(The data)

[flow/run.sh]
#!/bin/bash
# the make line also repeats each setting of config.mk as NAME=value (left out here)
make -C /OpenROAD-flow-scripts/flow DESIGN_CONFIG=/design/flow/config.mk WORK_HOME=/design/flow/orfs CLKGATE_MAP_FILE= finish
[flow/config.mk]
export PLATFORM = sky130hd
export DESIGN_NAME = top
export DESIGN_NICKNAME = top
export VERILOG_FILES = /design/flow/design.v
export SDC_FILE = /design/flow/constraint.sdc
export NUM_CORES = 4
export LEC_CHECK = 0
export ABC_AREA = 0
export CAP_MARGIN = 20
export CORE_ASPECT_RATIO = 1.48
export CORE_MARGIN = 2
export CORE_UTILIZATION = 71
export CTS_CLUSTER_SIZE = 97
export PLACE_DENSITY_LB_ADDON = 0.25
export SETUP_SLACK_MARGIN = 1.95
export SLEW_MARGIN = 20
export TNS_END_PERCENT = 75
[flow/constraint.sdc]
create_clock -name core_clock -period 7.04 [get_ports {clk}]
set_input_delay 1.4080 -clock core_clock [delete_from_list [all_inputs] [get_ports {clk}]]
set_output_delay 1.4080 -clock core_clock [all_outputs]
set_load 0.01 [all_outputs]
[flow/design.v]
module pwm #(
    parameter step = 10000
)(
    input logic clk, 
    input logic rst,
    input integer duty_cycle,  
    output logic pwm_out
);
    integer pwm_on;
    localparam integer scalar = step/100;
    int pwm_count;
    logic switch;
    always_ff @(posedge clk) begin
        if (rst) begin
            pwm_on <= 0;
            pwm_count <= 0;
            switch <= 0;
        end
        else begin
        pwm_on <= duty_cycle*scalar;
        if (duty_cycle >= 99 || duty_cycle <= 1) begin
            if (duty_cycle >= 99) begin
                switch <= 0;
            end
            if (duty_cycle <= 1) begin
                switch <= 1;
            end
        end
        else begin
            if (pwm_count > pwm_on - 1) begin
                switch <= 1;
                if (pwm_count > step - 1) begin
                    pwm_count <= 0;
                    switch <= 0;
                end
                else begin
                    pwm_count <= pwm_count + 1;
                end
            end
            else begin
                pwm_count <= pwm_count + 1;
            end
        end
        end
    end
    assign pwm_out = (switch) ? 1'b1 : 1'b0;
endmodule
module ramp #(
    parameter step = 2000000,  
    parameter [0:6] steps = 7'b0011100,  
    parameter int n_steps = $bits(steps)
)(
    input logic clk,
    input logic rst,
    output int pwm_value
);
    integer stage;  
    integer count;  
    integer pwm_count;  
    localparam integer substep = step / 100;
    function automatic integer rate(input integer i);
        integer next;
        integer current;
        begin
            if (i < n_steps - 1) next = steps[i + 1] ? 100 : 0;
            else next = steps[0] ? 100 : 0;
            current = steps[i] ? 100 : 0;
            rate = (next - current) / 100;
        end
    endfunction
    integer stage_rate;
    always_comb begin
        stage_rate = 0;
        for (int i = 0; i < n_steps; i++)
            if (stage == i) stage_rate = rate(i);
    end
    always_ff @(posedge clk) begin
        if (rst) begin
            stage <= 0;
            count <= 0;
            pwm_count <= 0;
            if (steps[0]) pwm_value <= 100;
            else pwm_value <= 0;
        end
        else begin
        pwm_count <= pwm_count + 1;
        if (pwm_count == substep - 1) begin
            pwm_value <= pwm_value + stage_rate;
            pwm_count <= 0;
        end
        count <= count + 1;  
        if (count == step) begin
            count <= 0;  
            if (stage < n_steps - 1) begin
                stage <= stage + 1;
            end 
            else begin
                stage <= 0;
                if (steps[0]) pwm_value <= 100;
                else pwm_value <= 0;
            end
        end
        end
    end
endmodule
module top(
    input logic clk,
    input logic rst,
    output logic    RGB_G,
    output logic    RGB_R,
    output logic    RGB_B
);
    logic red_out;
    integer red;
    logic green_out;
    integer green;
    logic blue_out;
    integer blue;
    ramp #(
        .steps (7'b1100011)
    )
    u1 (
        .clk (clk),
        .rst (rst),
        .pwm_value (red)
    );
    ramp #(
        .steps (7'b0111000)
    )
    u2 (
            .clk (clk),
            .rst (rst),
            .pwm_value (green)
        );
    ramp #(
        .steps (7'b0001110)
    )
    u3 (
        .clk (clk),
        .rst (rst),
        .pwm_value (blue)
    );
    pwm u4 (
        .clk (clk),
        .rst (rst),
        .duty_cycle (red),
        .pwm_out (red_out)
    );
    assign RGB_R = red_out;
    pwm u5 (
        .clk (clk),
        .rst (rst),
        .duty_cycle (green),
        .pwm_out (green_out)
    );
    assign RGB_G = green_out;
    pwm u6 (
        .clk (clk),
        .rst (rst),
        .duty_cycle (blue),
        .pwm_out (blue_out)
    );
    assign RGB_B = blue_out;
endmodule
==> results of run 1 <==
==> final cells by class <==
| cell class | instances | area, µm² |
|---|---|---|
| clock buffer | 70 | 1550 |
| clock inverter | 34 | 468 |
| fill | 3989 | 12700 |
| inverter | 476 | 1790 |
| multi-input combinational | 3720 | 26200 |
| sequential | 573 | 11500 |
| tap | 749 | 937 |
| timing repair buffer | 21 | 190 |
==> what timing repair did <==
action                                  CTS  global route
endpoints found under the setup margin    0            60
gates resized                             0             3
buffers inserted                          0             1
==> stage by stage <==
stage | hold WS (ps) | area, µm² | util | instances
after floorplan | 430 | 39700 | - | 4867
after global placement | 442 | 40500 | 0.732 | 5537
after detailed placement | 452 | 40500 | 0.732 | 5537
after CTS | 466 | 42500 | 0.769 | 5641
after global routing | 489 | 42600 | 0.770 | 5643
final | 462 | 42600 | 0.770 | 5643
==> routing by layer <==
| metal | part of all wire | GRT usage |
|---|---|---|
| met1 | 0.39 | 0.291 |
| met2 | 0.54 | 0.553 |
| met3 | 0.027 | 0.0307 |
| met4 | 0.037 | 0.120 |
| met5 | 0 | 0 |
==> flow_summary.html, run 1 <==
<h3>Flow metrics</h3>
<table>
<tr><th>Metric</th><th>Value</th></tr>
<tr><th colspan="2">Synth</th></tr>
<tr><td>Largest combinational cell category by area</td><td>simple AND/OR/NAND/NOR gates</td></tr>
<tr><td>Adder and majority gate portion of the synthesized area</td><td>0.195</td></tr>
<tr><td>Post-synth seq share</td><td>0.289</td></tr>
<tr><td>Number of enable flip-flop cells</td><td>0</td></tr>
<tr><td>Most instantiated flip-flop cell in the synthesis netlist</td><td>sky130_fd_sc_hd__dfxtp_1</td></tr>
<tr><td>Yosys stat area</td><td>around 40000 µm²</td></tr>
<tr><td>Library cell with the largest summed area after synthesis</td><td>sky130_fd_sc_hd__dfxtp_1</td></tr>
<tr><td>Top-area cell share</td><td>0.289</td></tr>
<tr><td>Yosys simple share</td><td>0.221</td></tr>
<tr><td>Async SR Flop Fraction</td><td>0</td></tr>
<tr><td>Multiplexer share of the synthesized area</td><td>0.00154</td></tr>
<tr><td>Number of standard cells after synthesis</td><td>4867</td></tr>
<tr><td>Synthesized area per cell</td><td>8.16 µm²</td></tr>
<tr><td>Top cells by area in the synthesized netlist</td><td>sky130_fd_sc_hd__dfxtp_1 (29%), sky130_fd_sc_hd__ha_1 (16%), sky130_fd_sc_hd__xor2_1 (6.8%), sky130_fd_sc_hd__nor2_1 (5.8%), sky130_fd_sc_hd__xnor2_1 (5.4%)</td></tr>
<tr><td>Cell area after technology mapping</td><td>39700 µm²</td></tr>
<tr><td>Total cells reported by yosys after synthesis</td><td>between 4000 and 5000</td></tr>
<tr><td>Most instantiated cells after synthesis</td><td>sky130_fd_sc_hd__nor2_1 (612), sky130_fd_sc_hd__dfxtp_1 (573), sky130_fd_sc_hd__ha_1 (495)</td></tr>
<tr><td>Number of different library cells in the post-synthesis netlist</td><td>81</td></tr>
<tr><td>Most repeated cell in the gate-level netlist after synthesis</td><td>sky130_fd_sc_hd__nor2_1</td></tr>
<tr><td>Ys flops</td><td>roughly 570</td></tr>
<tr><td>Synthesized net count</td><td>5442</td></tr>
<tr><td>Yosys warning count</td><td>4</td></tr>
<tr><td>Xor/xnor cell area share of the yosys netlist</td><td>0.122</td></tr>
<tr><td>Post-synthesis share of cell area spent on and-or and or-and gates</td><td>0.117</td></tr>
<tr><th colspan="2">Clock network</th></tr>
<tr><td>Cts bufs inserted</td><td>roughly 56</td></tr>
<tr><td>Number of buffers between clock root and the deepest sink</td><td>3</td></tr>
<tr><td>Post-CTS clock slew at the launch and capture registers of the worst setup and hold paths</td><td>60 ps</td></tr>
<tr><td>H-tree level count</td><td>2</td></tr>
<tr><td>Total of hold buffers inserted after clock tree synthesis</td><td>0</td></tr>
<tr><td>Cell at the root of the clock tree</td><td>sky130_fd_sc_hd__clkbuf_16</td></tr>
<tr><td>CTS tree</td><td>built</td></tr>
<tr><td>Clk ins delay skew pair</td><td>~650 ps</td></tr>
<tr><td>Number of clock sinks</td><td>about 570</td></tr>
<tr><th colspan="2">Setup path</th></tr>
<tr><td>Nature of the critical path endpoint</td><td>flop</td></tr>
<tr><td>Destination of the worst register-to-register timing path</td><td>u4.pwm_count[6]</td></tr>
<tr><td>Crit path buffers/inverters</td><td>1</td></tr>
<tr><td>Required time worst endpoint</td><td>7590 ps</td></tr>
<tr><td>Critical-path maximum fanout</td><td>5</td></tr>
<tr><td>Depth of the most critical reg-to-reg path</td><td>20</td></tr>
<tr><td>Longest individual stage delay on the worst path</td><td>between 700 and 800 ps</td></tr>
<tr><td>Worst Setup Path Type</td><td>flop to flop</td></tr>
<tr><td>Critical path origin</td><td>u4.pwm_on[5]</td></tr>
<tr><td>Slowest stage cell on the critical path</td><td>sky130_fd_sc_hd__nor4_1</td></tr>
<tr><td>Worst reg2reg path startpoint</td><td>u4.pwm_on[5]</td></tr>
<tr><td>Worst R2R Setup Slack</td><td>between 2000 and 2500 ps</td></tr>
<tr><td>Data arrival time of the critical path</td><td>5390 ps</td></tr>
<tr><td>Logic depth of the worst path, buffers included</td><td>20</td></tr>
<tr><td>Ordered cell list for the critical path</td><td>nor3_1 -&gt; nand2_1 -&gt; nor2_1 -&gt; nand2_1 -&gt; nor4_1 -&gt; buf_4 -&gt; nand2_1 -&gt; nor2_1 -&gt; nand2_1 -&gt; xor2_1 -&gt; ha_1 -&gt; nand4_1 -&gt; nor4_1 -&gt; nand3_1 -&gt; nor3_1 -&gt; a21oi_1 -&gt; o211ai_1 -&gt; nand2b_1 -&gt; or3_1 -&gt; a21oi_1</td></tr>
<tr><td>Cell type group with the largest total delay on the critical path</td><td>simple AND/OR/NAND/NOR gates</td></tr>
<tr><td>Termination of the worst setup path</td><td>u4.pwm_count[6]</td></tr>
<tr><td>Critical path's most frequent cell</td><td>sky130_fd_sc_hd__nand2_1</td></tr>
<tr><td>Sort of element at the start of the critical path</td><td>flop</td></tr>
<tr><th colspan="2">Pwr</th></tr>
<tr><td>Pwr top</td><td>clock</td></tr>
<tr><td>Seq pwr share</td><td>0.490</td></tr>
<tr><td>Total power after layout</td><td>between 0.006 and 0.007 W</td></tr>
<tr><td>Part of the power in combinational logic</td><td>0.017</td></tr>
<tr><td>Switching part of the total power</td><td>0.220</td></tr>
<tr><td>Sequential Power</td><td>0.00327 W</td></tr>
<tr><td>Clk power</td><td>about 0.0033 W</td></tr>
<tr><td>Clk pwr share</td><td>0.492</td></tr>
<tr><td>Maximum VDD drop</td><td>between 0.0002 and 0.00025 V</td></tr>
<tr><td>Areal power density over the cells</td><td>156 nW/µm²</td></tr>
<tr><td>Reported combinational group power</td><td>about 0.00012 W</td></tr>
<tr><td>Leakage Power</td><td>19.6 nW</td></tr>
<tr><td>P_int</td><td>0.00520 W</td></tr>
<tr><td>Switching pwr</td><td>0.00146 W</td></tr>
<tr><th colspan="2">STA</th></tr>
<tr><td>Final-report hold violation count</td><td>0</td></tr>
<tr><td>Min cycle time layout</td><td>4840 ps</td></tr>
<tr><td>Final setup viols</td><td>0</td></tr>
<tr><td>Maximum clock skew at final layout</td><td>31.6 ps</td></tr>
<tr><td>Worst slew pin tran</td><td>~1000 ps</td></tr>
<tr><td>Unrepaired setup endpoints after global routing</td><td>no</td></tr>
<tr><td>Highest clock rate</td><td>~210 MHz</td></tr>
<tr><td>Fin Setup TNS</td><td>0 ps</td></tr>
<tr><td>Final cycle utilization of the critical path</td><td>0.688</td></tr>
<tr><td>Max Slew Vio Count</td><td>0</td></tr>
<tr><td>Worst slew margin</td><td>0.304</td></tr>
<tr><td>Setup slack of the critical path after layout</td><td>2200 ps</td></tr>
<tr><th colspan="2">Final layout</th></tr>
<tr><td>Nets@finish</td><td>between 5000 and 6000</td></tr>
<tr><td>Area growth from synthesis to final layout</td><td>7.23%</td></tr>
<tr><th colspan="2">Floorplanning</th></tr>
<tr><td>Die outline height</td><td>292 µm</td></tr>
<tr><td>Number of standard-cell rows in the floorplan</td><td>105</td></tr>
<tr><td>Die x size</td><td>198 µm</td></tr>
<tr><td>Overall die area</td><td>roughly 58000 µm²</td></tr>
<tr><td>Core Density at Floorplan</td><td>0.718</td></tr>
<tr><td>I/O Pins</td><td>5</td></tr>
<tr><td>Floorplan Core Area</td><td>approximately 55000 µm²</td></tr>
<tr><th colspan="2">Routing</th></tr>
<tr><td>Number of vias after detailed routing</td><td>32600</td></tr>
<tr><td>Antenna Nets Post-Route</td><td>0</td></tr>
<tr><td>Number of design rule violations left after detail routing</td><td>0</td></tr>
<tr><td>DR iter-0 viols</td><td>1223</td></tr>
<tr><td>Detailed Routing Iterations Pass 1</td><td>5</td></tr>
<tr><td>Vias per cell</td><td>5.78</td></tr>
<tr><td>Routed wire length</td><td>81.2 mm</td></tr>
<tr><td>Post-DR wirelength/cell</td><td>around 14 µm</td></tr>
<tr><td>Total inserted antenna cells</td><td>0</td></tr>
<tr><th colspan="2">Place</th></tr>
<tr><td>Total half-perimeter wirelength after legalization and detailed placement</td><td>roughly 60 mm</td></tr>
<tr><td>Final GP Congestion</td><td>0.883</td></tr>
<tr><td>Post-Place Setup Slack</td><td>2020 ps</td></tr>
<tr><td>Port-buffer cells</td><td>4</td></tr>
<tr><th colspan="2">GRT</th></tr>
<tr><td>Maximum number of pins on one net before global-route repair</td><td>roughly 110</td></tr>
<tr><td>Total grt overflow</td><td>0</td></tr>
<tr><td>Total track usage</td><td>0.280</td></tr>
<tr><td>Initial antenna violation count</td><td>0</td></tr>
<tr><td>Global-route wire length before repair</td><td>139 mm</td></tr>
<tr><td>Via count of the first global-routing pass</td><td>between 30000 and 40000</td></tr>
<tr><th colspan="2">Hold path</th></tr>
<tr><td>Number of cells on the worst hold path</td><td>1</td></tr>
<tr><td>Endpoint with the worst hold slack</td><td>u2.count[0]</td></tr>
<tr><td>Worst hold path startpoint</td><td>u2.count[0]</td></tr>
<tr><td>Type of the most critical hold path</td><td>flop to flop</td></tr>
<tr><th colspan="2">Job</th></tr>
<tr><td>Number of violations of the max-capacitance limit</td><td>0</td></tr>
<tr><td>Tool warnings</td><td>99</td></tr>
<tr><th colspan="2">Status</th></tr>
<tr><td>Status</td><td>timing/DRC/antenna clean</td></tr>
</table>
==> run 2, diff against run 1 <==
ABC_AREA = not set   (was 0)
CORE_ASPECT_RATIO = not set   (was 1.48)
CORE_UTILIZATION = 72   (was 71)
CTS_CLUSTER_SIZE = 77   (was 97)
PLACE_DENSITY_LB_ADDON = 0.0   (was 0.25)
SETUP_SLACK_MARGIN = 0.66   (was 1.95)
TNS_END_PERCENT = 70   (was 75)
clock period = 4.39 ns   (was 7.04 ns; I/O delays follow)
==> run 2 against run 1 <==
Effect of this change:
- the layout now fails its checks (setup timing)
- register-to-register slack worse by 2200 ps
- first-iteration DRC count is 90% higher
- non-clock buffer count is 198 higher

(End The data)

## Required action
Scan the lines above for "<tr><td>Crit path buffers/inverters</td><td>1</td></tr>" and for "<tr><td>Longest individual stage". Repeat exactly the line holding each of them and every line in between.

## Output of the task
<tr><td>Crit path buffers/inverters</td><td>1</td></tr>
<tr><td>Required time worst endpoint</td><td>7590 ps</td></tr>
<tr><td>Critical-path maximum fanout</td><td>5</td></tr>
<tr><td>Depth of the most critical reg-to-reg path</td><td>20</td></tr>
<tr><td>Longest individual stage delay on the worst path</td><td>between 700 and 800 ps</td></tr>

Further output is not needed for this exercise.